立役者となったのは第13週から先発QBとなったジミー・ガロッポロだ。10月31日にペイトリオッツから2018年のドラフト2巡目とトレードする形で獲得。当初はシャナハンHCの方針で今季中の先発予定はなかったが、QB C.J.ベサードの負傷を受けて先発の座に就いた。ジャガーズ戦では30投21回成功242ヤード2TDを投げて勝利に貢献した。

「ガロッポロが先発するようになってから選手の動きが良くなった。お互いを信頼する固い絆で結ばれた集団になりつつある」

シャナハンHCはジャガーズ戦後に、ガロッポロを媒介にチームに一体感が出てきた手応えを感じていた。

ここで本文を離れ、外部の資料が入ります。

==> config.mk <==
export PLATFORM = sky130hd
export DESIGN_NAME = mem_port_arbiter
export DESIGN_NICKNAME = d
export VERILOG_FILES = /design/src/rtl/mem_port_arbiter.sv
export SDC_FILE = /design/constraint.sdc
export NUM_CORES = 1
export LEC_CHECK = 0
export CORE_UTILIZATION = 39
export CTS_BUF_LIST = sky130_fd_sc_hd__clkbuf_2 sky130_fd_sc_hd__clkbuf_4 sky130_fd_sc_hd__clkbuf_8
export DETAILED_ROUTE_END_ITERATION = 10
export PLACE_DENSITY = 0.91
export SETUP_SLACK_MARGIN = 0.5
export SLEW_MARGIN = 20
export SYNTH_ARGS = -nofsm -noshare
export SYNTH_HDL_FRONTEND = slang
export SYNTH_SLANG_ARGS = --single-unit
==> constraint.sdc <==
create_clock -name clk -period 2.3 [get_ports clk]
set_input_delay 0.46 -clock clk [delete_from_list [all_inputs] [get_ports clk]]
set_output_delay 0.46 -clock clk [all_outputs]
set_load 0.03 [all_outputs]
==> src/rtl/mem_port_arbiter.sv <==
// mem_port_arbiter: shares one multi-cycle memory port between the fetch and data requesters,
// data first, with a streak counter that bounds how long fetch can be starved.
module mem_port_arbiter #(
    parameter int AW         = 16,
    parameter int DW         = 16,
    parameter int STARVE_MAX = 4
) (
    input  logic          clk,
    input  logic          rst,
    input  logic          i_req,
    input  logic [AW-1:0] i_addr,
    output logic [DW-1:0] i_rdata,
    output logic          i_done,
    input  logic          d_rd,
    input  logic          d_wr,
    input  logic [AW-1:0] d_addr,
    input  logic [DW-1:0] d_wdata,
    output logic [DW-1:0] d_rdata,
    output logic          d_done,
    output logic [AW-1:0] m_addr,
    output logic [DW-1:0] m_wdata,
    output logic          m_rd,
    output logic          m_wr,
    input  logic [DW-1:0] m_rdata,
    input  logic          m_done,
    output logic          busy,
    output logic          err
);
    typedef enum logic [1:0] {IDLE, BUSY_I, BUSY_D} state_t;
    state_t        state_q, state_d;
    logic [AW-1:0] addr_q, addr_d;
    logic [DW-1:0] wdata_q, wdata_d;
    logic          wr_q, wr_d, err_q, err_d;
    logic [3:0]    streak_q, streak_d;
    logic          idle, grant_d, grant_i;
    always_comb begin
        idle     = state_q == IDLE;
        grant_d  = idle && (d_rd || d_wr) && !(i_req && streak_q == 4'(STARVE_MAX));
        grant_i  = idle && !grant_d && i_req;
        state_d  = grant_d ? BUSY_D : grant_i ? BUSY_I : (!idle && m_done) ? IDLE : state_q;
        addr_d   = grant_d ? d_addr : grant_i ? i_addr : addr_q;
        wdata_d  = grant_d ? d_wdata : wdata_q;
        wr_d     = grant_d ? d_wr : wr_q;
        err_d    = err_q || (idle && d_rd && d_wr);
        // Only data grants won while fetch waits extend the streak
        streak_d = !idle ? streak_q : (grant_i || !i_req) ? 4'd0 :
                   (streak_q != 4'(STARVE_MAX)) ? streak_q + 4'd1 : streak_q;
    end
    always_ff @(posedge clk or negedge rst) begin
        if (!rst) begin
            state_q  <= IDLE;
            addr_q   <= '0;
            wdata_q  <= '0;
            wr_q     <= 1'b0;
            err_q    <= 1'b0;
            streak_q <= 4'd0;
        end else begin
            state_q  <= state_d;
            addr_q   <= addr_d;
            wdata_q  <= wdata_d;
            wr_q     <= wr_d;
            err_q    <= err_d;
            streak_q <= streak_d;
        end
    end
    assign busy    = state_q != IDLE;
    assign m_rd    = state_q == BUSY_I || (state_q == BUSY_D && !wr_q);
    assign m_wr    = state_q == BUSY_D && wr_q;
    assign m_addr  = busy ? addr_q : '0;
    assign m_wdata = state_q == BUSY_D ? wdata_q : '0;
    assign i_done  = state_q == BUSY_I && m_done;
    assign d_done  = state_q == BUSY_D && m_done;
    assign i_rdata = i_done ? m_rdata : '0;
    assign d_rdata = d_done ? m_rdata : '0;
    assign err     = err_q;
endmodule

「来年はスーパーボウルも勝てる」(RBカルロス・ハイド)

「フットボールがまた楽しくなってきた」(LTジョー・ステイリー)

選手たちにも活気が戻ってきている。

スタッツに目を向けると、第12週までは平均パス獲得ヤードが221.8ヤードだったのに対し、第13週以降は平均298.25ヤード。これは平均パス獲得ヤードで1位のペイトリオッツ(282.3ヤード)を上回っている数字だ。平均得点も17点から27.5点に向上。こちらは5位相当と、攻撃面ではトップクラスのチームになったと言える。また、ジャガーズ戦で44得点を挙げられたのは、それまで7回しかインターセプトを記録していなかった守備陣が3回のインターセプトを演じ、そのうち1回をリターンTD、残り2回も有利なフィールドポジションに繋げたことが大きかった。

来季、サラリーキャップまで1億1千万ドルの余裕を残しており、1位のブラウンズに次いで2番目にキャップスペースの多いチームとなっているのも強みだ。ガロッポロに加えて大型補強も予想される来季の49ナーズに期待が集まる。